Scientific classification
- Kingdom: Fungi
- Division: Basidiomycota
- Class: Agaricomycetes
- Order: Boletales
- Family: Boletaceae
- Genus: Hortiboletus
- Species: H. coccyginus
- Binomial name: Hortiboletus coccyginus (Theirs) C.F. Schwarz, N. Siegel & J.L. Frank
- Synonyms: Boletus coccyginus Thiers;

= Hortiboletus coccyginus =

- Genus: Hortiboletus
- Species: coccyginus
- Authority: (Theirs) C.F. Schwarz, N. Siegel & J.L. Frank
- Conservation status: LC

Species of fungus

Hortiboletus coccyginus, commonly known as the sumac-colored bolete, is a species of mushroom in the genus Hortiboletus.
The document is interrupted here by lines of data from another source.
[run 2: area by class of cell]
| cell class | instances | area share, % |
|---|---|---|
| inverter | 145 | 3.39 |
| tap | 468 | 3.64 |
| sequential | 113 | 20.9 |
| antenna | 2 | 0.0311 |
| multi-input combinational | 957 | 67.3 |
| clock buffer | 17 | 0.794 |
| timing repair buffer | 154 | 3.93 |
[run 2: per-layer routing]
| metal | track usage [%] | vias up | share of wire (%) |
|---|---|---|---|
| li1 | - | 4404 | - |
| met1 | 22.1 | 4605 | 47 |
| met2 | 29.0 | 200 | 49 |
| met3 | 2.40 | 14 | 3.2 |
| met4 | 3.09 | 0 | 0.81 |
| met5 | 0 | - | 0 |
Context: an optimization exercise on an open-source flow, tuned for small area. The choices shown serve that exercise and are no tape-out recipe. Function was checked by simulation only, so behaviour that the tests miss may differ from the original. Power is estimated from default activity; no workload was simulated.

==> flow/design.v (excerpt) <==
module conv_window_gen #(
    parameter int IMG_W = 256,
    parameter int IMG_H = 256,
    parameter int PIX_W = 8
) (
    input  logic               clk,
    input  logic               rst,
    input  logic               go,
    input  logic [PIX_W-1:0]   pix_in,
    input  logic               pix_valid,
    output logic               pix_ready,
    output logic [9*PIX_W-1:0] win_out,
    output logic               win_valid,
    input  logic               win_ready,
    output logic               busy,
    output logic               done
);
export LEC_CHECK = 0
export CAP_MARGIN = 20
export CORE_MARGIN = 2
export CORE_UTILIZATION = 70
export SLEW_MARGIN = 20
export CTS_ARGS = -sink_clustering_enable -repair_clock_nets -dont_use_dummy_load -sink_clustering_size 18 -sink_clustering_max_diameter 50 -buf_list sky130_fd_sc_hd__clkbuf_8
export BUFFER_PORTS_ARGS = -buffer_cell sky130_fd_sc_hd__buf_1
create_clock -name core_clock -period 10.0 [get_ports {clk}]
standard.sh (not shown) runs the stock make flow with config.mk's settings and CLKGATE_MAP_FILE= SYNTH_SCRIPT=/design/flow/synth_recipe.tcl, a recipe that flattens the netlist after the stock synthesis.
==> flow/flow/run.sh <==
#!/bin/bash
# Standard layout (the standard.sh, standard synthesis unchanged) with CTS
# tuned for area: small clock buffers, no dummy loads, and port buffers of the
# smallest buffer cell.
set -euo pipefail
cd "$(dirname "$0")/.."
source flow/knobs.sh
cat >> config.mk <<EOC
export CTS_ARGS = -sink_clustering_enable -repair_clock_nets -dont_use_dummy_load -sink_clustering_size $CTS_SIZE -sink_clustering_max_diameter $CTS_DIAM -buf_list $CTS_BUFS
export BUFFER_PORTS_ARGS = -buffer_cell sky130_fd_sc_hd__buf_1
EOC
bash standard.sh finish > flow_make.log 2>&1
==> flow/flow/knobs.sh <==
CTS_SIZE=18
CTS_DIAM=50
CTS_BUFS=sky130_fd_sc_hd__clkbuf_8
Edit:
==> flow/run.sh (new file) <==
#!/bin/bash
# synth_recipe.tcl (not shown) runs the flow's synth.tcl, then flattens the netlist and writes it again
# the make line also repeats each setting of config.mk as NAME=value (left out here)
make -C /OpenROAD-flow-scripts/flow DESIGN_CONFIG=/design/flow/config.mk WORK_HOME=/design/flow/orfs CLKGATE_MAP_FILE= SYNTH_SCRIPT=/design/flow/synth_recipe.tcl finish
==> flow/config.mk (replaced) <==
export PLATFORM = sky130hd
export DESIGN_NAME = conv_window_gen
export DESIGN_NICKNAME = conv_window_gen
export VERILOG_FILES = /design/flow/design.v
export SDC_FILE = /design/flow/constraint.sdc
export NUM_CORES = 4
export LEC_CHECK = 0
export CAP_MARGIN = 20
export CORE_MARGIN = 2
export CORE_UTILIZATION = 70
export CTS_BUF_LIST = sky130_fd_sc_hd__clkbuf_8
export CTS_CLUSTER_DIAMETER = 50
export CTS_CLUSTER_SIZE = 18
export SLEW_MARGIN = 20
removed: flow/flow/run.sh
removed: flow/flow/knobs.sh
removed: flow/standard.sh
Effect:
- The new run finished with timing, DRC and antenna clean
- clock skew fell by 0.031 ns
- design area rose by 0.94%
- setup slack is worse by 0.76 ns
- clock-buffer cell count rose by 12
- global-route usage is about the same
- first-iteration DRC count rose by 2.8%
- wire length stays flat
What follows belongs to an exercise in optimizing a design on an open flow for small area, a short achievable clock period and few clock cycles per item; a production flow would make more cautious choices. Function was checked by simulation only, so behaviour that the tests miss may differ from the original.

### design/flow/design.v
`default_nettype none
package dctPkg;
   typedef logic signed [31:0] sampleT;    
   localparam int BlockDim = 8;            
   localparam int BlockSize = 64;          
   localparam int NumMags = 7;             
   localparam int RowWidth = 32;           
   localparam int ColBasisWidth = 36;      
   localparam int ColWidth = 42;           
   localparam logic [5:0] RowAccPhase = 6'd3;      
   localparam logic [5:0] ColAccPhase = 6'd14;     
   localparam logic [5:0] OutPhase = 6'd15;        
endpackage
`default_nettype wire
`default_nettype none
module cosineRom
(
   input logic [2:0] freq,
   input logic [2:0] index,
   output logic neg,
   output logic [2:0] mag
);
   always_comb
   begin
      case ({freq, index})
         6'd0: begin neg = 1'b0; mag = 3'd0; end    
         6'd1: begin neg = 1'b0; mag = 3'd0; end    
         6'd2: begin neg = 1'b0; mag = 3'd0; end    
         6'd3: begin neg = 1'b0; mag = 3'd0; end    
         6'd4: begin neg = 1'b0; mag = 3'd0; end    
         6'd5: begin neg = 1'b0; mag = 3'd0; end    
         6'd6: begin neg = 1'b0; mag = 3'd0; end    
         6'd7: begin neg = 1'b0; mag = 3'd0; end    
         6'd8: begin neg = 1'b0; mag = 3'd1; end    
         6'd9: begin neg = 1'b0; mag = 3'd3; end    
         6'd10: begin neg = 1'b0; mag = 3'd4; end    
         6'd11: begin neg = 1'b0; mag = 3'd6; end    
         6'd12: begin neg = 1'b1; mag = 3'd6; end    
         6'd13: begin neg = 1'b1; mag = 3'd4; end    
         6'd14: begin neg = 1'b1; mag = 3'd3; end    
         6'd15: begin neg = 1'b1; mag = 3'd1; end    
         6'd16: begin neg = 1'b0; mag = 3'd2; end    
         6'd17: begin neg = 1'b0; mag = 3'd5; end    
         6'd18: begin neg = 1'b1; mag = 3'd5; end    
         6'd19: begin neg = 1'b1; mag = 3'd2; end    
         6'd20: begin neg = 1'b1; mag = 3'd2; end    
         6'd21: begin neg = 1'b1; mag = 3'd5; end    
         6'd22: begin neg = 1'b0; mag = 3'd5; end    
         6'd23: begin neg = 1'b0; mag = 3'd2; end    
         6'd24: begin neg = 1'b0; mag = 3'd3; end    
         6'd25: begin neg = 1'b1; mag = 3'd6; end    
         6'd26: begin neg = 1'b1; mag = 3'd1; end    
         6'd27: begin neg = 1'b1; mag = 3'd4; end    
         6'd28: begin neg = 1'b0; mag = 3'd4; end    
         6'd29: begin neg = 1'b0; mag = 3'd1; end    
         6'd30: begin neg = 1'b0; mag = 3'd6; end    
         6'd31: begin neg = 1'b1; mag = 3'd3; end    
         6'd32: begin neg = 1'b0; mag = 3'd0; end    
         6'd33: begin neg = 1'b1; mag = 3'd0; end    
         6'd34: begin neg = 1'b1; mag = 3'd0; end    
         6'd35: begin neg = 1'b0; mag = 3'd0; end    
         6'd36: begin neg = 1'b0; mag = 3'd0; end    
         6'd37: begin neg = 1'b1; mag = 3'd0; end    
         6'd38: begin neg = 1'b1; mag = 3'd0; end    
         6'd39: begin neg = 1'b0; mag = 3'd0; end    
         6'd40: begin neg = 1'b0; mag = 3'd4; end    
         6'd41: begin neg = 1'b1; mag = 3'd1; end    
         6'd42: begin neg = 1'b0; mag = 3'd6; end    
         6'd43: begin neg = 1'b0; mag = 3'd3; end    
         6'd44: begin neg = 1'b1; mag = 3'd3; end    
         6'd45: begin neg = 1'b1; mag = 3'd6; end    
         6'd46: begin neg = 1'b0; mag = 3'd1; end    
         6'd47: begin neg = 1'b1; mag = 3'd4; end    
         6'd48: begin neg = 1'b0; mag = 3'd5; end    
         6'd49: begin neg = 1'b1; mag = 3'd2; end    
         6'd50: begin neg = 1'b0; mag = 3'd2; end    
         6'd51: begin neg = 1'b1; mag = 3'd5; end    
         6'd52: begin neg = 1'b1; mag = 3'd5; end    
         6'd53: begin neg = 1'b0; mag = 3'd2; end    
         6'd54: begin neg = 1'b1; mag = 3'd2; end    
         6'd55: begin neg = 1'b0; mag = 3'd5; end    
         6'd56: begin neg = 1'b0; mag = 3'd6; end    
         6'd57: begin neg = 1'b1; mag = 3'd4; end    
         6'd58: begin neg = 1'b0; mag = 3'd3; end    
         6'd59: begin neg = 1'b1; mag = 3'd1; end    
         6'd60: begin neg = 1'b0; mag = 3'd1; end    
         6'd61: begin neg = 1'b1; mag = 3'd3; end    
         6'd62: begin neg = 1'b0; mag = 3'd4; end    
         6'd63: begin neg = 1'b1; mag = 3'd6; end    
         default: begin neg = 1'b0; mag = 3'd0; end
      endcase
   end
endmodule
`default_nettype wire
`default_nettype none
module blockBuffer
(
   input logic clk,
   input logic fill,
   input logic [8*32-1:0] fillData,
   input logic [2:0] readRow,
   output dctPkg::sampleT readData
);
   logic [64*32-1:0] mem;         
   genvar v;
   generate
      for (v = 0; v < 8; v++)
      begin : gRow
         always_ff @(posedge clk)
         begin
            mem[(8*v)*32 +: 7*32] <= mem[(8*v+1)*32 +: 7*32];
            mem[(8*v+7)*32 +: 32] <= fill ? fillData[v*32 +: 32] : mem[(8*v)*32 +: 32];
         end
      end
   endgenerate
   always_comb
   begin
      case (readRow)
         3'd0: readData = mem[(8*0)*32 +: 32];
         3'd1: readData = mem[(8*1)*32 +: 32];
         3'd2: readData = mem[(8*2)*32 +: 32];
         3'd3: readData = mem[(8*3)*32 +: 32];
         3'd4: readData = mem[(8*4)*32 +: 32];
         3'd5: readData = mem[(8*5)*32 +: 32];
         3'd6: readData = mem[(8*6)*32 +: 32];
         default: readData = mem[(8*7)*32 +: 32];
      endcase
   end
endmodule
`default_nettype wire
`default_nettype none
module mcmBasis
#(
   parameter int InWidth = 32,
   parameter int BasisWidth = 36
)
(
   input logic [InWidth-1:0] x,
   output logic [5*BasisWidth-1:0] basis
);
   logic [BasisWidth-1:0] xe;
   generate
      if (BasisWidth > InWidth)
      begin : gExt
         assign xe = {{(BasisWidth-InWidth){x[InWidth-1]}}, x};
      end
      else
      begin : gSame
         assign xe = x[BasisWidth-1:0];
      end
   endgenerate
   assign basis[0*BasisWidth +: BasisWidth] = xe;
   assign basis[1*BasisWidth +: BasisWidth] = xe + (xe << 1);
   assign basis[2*BasisWidth +: BasisWidth] = xe + (xe << 2);
   assign basis[3*BasisWidth +: BasisWidth] = (xe << 3) - xe;
   assign basis[4*BasisWidth +: BasisWidth] = xe + (xe << 3);
endmodule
It is rare.

== Taxonomy ==
Hortiboletus coccyginus was first described in California in 1975. Back then, it was known as Boletus coccyginus. In 2020, JL Frank transferred it to the genus Hortiboletus.

== Description ==
Hortiboletus coccyginus has a rosy-colored cap that is about 2–6 cm wide. Sometimes, the it cracks in older specimens. The stipe is about 1.5–7 cm tall and about 0.5–2 cm wide. The pores are yellow. While on younger mushrooms they do not bruise blue, older specimens occasionally stain bluish green.

== Habitat and ecology ==
Hortiboletus coccyginus grows under several different types of trees, including coast live oak, tanoak, and douglas-fir. It is known to grow in mixed forests, and it is known from California and Oregon. Despite being rare, it is listed by the IUCN Red List as Least Concern.